Exercise goal:
Scan the records below. List lines holding "timing".

Recorded data:
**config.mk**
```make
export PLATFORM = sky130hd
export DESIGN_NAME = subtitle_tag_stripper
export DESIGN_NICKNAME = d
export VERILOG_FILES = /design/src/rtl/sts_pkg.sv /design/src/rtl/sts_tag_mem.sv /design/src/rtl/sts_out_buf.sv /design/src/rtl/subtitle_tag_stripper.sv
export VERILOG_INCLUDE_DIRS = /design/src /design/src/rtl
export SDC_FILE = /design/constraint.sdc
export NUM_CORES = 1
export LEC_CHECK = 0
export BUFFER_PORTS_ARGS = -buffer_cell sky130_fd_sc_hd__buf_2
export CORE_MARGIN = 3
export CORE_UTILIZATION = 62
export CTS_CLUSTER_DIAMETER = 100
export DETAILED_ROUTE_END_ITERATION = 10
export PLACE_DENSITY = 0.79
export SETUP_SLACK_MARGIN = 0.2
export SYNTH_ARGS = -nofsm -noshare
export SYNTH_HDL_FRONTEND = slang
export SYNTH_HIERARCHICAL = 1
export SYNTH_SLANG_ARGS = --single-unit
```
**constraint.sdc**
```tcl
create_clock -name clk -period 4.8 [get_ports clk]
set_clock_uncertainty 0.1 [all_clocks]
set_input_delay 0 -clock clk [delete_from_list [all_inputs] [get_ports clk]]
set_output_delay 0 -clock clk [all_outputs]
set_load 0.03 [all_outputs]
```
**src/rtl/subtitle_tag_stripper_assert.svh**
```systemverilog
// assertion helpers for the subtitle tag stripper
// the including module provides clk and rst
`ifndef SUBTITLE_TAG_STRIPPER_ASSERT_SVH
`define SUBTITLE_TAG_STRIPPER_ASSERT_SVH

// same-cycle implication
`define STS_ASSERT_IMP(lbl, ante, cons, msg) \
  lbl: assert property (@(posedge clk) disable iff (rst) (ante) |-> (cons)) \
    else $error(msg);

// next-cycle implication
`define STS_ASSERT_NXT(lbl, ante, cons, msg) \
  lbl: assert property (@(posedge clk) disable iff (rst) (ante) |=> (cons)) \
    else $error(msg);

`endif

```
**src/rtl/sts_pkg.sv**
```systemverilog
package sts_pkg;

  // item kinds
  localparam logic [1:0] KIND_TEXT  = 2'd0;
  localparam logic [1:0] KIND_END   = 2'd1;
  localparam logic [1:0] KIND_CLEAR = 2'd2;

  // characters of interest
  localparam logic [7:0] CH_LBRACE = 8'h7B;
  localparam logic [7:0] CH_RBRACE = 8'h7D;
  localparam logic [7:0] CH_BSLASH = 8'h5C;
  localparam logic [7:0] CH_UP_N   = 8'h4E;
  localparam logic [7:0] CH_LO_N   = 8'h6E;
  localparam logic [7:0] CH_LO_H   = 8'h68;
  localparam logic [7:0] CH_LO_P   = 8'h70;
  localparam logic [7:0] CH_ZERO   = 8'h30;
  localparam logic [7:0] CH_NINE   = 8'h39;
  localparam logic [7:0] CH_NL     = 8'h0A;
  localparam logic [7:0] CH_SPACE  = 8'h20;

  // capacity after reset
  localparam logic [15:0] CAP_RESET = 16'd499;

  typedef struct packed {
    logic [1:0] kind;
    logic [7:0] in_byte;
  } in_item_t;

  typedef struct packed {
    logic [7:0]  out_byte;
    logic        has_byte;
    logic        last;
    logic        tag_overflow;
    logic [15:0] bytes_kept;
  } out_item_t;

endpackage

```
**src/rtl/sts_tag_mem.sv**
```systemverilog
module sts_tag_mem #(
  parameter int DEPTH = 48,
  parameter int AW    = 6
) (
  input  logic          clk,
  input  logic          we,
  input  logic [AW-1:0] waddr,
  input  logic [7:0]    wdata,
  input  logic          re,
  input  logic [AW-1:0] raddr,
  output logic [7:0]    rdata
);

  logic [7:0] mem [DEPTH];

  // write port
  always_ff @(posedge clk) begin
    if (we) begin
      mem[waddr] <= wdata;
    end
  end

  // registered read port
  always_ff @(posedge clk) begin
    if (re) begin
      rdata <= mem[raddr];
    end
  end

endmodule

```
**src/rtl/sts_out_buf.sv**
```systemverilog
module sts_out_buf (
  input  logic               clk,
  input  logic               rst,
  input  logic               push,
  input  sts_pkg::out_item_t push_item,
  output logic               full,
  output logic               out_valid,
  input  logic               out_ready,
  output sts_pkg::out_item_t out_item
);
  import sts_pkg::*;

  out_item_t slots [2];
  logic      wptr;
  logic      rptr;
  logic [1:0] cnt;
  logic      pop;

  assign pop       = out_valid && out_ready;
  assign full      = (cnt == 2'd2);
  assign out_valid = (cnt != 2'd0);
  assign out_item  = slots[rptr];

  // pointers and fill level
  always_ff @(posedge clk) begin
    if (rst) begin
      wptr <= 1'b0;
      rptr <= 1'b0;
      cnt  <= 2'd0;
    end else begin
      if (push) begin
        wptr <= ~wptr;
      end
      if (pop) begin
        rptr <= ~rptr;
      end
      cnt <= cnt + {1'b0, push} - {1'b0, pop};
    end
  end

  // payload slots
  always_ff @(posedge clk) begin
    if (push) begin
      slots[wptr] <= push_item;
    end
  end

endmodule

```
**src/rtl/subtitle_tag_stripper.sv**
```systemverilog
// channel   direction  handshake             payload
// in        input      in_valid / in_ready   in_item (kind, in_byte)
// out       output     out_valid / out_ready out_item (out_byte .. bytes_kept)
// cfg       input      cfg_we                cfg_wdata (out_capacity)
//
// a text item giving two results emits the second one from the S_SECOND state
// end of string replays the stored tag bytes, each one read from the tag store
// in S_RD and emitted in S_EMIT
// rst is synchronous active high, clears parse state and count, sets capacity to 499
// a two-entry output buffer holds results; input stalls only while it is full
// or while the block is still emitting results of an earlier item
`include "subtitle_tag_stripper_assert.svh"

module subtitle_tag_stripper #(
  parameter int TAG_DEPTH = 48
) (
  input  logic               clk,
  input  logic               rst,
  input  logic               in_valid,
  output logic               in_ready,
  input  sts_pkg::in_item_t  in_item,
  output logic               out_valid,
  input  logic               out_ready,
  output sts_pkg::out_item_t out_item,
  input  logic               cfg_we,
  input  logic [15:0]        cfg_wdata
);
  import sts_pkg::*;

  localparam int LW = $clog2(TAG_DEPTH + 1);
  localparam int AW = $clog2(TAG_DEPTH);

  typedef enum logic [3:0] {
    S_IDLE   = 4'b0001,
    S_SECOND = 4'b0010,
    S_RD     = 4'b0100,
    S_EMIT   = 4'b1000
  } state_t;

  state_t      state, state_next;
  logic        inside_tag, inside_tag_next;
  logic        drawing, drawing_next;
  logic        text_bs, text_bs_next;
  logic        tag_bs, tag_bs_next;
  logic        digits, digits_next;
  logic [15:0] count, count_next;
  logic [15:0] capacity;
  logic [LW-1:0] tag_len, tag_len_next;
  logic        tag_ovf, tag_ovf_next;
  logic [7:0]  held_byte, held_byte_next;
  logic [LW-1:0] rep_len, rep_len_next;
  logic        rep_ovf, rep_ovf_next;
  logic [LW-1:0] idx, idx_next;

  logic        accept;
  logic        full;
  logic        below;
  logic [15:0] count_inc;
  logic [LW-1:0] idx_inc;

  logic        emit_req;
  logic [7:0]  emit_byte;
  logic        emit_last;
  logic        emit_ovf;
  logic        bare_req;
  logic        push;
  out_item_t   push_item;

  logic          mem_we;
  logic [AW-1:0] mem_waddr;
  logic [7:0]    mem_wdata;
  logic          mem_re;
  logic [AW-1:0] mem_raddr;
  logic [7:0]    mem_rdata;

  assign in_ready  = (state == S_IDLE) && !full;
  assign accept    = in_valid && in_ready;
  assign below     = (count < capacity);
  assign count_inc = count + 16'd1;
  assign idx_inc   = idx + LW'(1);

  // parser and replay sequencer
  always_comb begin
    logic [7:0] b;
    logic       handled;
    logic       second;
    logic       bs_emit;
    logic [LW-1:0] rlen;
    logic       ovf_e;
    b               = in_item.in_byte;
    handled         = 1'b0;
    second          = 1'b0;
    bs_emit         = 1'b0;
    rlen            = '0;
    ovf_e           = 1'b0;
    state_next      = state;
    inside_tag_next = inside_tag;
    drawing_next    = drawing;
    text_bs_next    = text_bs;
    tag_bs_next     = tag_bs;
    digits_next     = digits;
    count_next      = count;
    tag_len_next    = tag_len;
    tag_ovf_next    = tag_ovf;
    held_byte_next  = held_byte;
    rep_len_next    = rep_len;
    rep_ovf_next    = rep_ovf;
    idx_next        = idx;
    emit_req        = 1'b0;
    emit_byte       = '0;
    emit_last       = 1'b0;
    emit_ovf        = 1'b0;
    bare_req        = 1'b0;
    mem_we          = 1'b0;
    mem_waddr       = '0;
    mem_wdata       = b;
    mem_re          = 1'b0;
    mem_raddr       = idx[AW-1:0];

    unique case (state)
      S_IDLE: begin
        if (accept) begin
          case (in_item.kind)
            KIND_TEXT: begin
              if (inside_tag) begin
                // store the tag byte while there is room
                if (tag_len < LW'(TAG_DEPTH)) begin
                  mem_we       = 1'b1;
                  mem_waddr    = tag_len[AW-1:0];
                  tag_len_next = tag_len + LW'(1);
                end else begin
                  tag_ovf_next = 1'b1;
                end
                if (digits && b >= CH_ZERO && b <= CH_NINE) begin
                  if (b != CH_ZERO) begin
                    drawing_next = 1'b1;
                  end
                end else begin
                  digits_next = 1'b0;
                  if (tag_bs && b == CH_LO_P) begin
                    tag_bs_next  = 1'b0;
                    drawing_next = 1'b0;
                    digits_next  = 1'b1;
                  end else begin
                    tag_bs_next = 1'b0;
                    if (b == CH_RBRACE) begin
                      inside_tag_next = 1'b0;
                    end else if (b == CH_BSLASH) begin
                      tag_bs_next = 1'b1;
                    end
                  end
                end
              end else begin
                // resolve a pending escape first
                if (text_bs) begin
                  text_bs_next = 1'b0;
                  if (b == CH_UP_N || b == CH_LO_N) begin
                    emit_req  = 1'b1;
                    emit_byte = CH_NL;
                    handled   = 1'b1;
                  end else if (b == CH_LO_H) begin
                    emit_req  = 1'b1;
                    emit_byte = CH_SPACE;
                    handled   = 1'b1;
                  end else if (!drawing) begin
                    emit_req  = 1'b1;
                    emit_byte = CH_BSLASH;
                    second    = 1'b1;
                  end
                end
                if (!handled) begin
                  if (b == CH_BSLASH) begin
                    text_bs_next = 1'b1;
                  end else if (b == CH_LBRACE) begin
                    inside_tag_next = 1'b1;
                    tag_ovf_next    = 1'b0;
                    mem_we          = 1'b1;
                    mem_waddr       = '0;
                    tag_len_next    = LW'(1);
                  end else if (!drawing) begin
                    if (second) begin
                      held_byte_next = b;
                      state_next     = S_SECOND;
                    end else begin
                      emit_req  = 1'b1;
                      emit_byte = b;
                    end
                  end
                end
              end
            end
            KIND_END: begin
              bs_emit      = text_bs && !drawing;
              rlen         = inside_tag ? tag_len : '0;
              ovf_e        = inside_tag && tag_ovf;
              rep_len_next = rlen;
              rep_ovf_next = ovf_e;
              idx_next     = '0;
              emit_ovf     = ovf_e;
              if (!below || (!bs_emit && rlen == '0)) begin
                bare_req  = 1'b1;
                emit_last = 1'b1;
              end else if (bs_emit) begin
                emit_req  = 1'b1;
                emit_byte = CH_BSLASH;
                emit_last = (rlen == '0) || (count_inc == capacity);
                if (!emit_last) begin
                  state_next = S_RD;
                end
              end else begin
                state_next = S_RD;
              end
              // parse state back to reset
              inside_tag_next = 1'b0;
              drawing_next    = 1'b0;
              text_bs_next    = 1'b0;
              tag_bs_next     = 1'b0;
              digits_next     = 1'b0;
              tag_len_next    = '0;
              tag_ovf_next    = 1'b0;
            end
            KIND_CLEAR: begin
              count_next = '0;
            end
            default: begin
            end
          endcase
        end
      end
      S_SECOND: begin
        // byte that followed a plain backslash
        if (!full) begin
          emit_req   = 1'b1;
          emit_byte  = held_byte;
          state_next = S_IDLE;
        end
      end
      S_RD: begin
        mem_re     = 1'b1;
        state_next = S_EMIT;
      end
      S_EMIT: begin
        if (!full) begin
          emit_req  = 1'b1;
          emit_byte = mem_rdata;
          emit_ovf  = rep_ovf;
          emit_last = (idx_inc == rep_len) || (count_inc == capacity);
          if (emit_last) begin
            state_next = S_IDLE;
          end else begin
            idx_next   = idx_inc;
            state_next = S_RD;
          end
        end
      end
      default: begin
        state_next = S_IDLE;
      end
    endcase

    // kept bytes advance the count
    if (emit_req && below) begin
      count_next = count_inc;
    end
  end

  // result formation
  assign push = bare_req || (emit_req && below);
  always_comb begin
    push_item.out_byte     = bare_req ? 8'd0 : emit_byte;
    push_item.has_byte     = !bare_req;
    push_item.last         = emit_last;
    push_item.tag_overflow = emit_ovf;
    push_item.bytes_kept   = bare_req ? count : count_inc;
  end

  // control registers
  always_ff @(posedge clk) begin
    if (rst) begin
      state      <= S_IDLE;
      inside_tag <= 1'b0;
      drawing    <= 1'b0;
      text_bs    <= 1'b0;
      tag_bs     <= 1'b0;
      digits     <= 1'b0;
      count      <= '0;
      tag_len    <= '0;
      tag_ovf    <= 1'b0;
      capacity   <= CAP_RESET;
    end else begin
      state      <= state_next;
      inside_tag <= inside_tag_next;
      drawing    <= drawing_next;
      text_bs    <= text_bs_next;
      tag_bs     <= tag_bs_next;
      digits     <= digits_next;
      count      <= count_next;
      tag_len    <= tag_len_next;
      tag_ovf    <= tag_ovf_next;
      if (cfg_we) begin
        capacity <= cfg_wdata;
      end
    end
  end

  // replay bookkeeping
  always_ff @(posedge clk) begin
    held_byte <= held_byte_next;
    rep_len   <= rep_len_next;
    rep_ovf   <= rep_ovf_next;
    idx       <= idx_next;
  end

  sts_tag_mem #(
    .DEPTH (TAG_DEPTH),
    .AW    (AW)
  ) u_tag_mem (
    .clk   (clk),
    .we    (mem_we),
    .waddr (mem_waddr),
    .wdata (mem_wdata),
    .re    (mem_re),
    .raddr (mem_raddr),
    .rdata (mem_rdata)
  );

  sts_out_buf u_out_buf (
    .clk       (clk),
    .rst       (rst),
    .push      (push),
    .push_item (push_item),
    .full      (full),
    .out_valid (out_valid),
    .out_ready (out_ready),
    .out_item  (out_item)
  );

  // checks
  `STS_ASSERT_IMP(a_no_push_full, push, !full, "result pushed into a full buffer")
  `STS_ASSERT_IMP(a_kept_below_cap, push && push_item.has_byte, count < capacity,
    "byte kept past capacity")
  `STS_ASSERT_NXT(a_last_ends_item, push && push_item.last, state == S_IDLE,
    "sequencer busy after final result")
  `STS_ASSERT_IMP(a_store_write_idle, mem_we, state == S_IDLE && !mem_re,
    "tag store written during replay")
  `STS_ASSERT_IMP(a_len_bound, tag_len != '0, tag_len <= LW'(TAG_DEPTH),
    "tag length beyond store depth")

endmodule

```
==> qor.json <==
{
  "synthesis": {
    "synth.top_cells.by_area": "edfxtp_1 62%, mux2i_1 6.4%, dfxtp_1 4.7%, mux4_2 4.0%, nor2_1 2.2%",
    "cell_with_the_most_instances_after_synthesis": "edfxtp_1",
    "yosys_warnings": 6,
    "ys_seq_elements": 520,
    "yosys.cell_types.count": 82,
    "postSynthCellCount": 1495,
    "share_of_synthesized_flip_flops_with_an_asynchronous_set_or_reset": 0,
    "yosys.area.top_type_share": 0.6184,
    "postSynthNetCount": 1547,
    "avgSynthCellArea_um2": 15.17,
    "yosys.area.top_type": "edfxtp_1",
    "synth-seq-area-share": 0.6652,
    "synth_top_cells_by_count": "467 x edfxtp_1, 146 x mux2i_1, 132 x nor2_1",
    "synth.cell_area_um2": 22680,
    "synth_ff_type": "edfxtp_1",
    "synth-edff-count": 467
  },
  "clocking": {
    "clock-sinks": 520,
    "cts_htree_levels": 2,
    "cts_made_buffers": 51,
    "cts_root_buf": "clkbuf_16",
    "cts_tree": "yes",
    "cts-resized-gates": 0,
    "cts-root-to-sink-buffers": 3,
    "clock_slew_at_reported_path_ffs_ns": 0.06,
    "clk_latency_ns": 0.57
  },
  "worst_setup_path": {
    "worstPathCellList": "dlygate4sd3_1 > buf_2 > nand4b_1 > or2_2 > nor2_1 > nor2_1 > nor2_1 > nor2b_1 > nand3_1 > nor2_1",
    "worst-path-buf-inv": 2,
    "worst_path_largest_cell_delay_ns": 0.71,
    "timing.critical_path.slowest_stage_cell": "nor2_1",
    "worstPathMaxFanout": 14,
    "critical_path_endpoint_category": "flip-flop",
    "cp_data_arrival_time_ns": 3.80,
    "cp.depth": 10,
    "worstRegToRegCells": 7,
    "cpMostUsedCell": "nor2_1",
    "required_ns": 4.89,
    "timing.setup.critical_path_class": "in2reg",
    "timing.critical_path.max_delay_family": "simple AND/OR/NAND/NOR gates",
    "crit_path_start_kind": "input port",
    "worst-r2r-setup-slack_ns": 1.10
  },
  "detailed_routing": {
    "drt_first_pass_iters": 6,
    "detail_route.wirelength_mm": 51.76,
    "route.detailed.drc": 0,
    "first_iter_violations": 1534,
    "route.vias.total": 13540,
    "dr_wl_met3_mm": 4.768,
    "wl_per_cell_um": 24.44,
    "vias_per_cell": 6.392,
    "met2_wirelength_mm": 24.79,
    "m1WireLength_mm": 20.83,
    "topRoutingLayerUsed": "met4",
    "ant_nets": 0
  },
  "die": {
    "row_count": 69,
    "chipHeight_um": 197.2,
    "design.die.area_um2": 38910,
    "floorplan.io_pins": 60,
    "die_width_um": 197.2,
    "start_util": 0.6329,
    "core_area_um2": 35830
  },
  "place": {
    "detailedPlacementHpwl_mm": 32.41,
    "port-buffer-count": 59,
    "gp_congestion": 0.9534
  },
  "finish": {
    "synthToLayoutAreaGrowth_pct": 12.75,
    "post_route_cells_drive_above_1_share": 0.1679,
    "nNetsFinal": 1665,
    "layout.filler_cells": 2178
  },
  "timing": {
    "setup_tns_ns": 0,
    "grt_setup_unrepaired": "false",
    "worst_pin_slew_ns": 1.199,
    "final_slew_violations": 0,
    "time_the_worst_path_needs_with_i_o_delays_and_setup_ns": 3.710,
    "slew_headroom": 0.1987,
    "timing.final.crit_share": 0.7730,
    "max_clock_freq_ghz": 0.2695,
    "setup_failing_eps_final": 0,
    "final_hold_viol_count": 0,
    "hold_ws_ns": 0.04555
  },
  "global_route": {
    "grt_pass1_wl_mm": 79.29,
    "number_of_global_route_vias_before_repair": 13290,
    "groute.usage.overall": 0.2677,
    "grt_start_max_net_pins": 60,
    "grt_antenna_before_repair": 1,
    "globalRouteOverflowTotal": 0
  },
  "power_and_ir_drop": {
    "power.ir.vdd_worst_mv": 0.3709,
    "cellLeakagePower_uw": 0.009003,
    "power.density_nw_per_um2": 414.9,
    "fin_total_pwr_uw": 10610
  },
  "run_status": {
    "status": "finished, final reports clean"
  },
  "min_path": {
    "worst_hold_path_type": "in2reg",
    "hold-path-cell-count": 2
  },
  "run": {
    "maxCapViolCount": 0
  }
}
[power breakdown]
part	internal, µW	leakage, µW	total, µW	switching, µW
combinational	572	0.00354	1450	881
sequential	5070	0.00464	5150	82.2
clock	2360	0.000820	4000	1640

Solution:
    "timing.critical_path.slowest_stage_cell": "nor2_1",
    "timing.setup.critical_path_class": "in2reg",
    "timing.critical_path.max_delay_family": "simple AND/OR/NAND/NOR gates",
  "timing": {
    "timing.final.crit_share": 0.7730,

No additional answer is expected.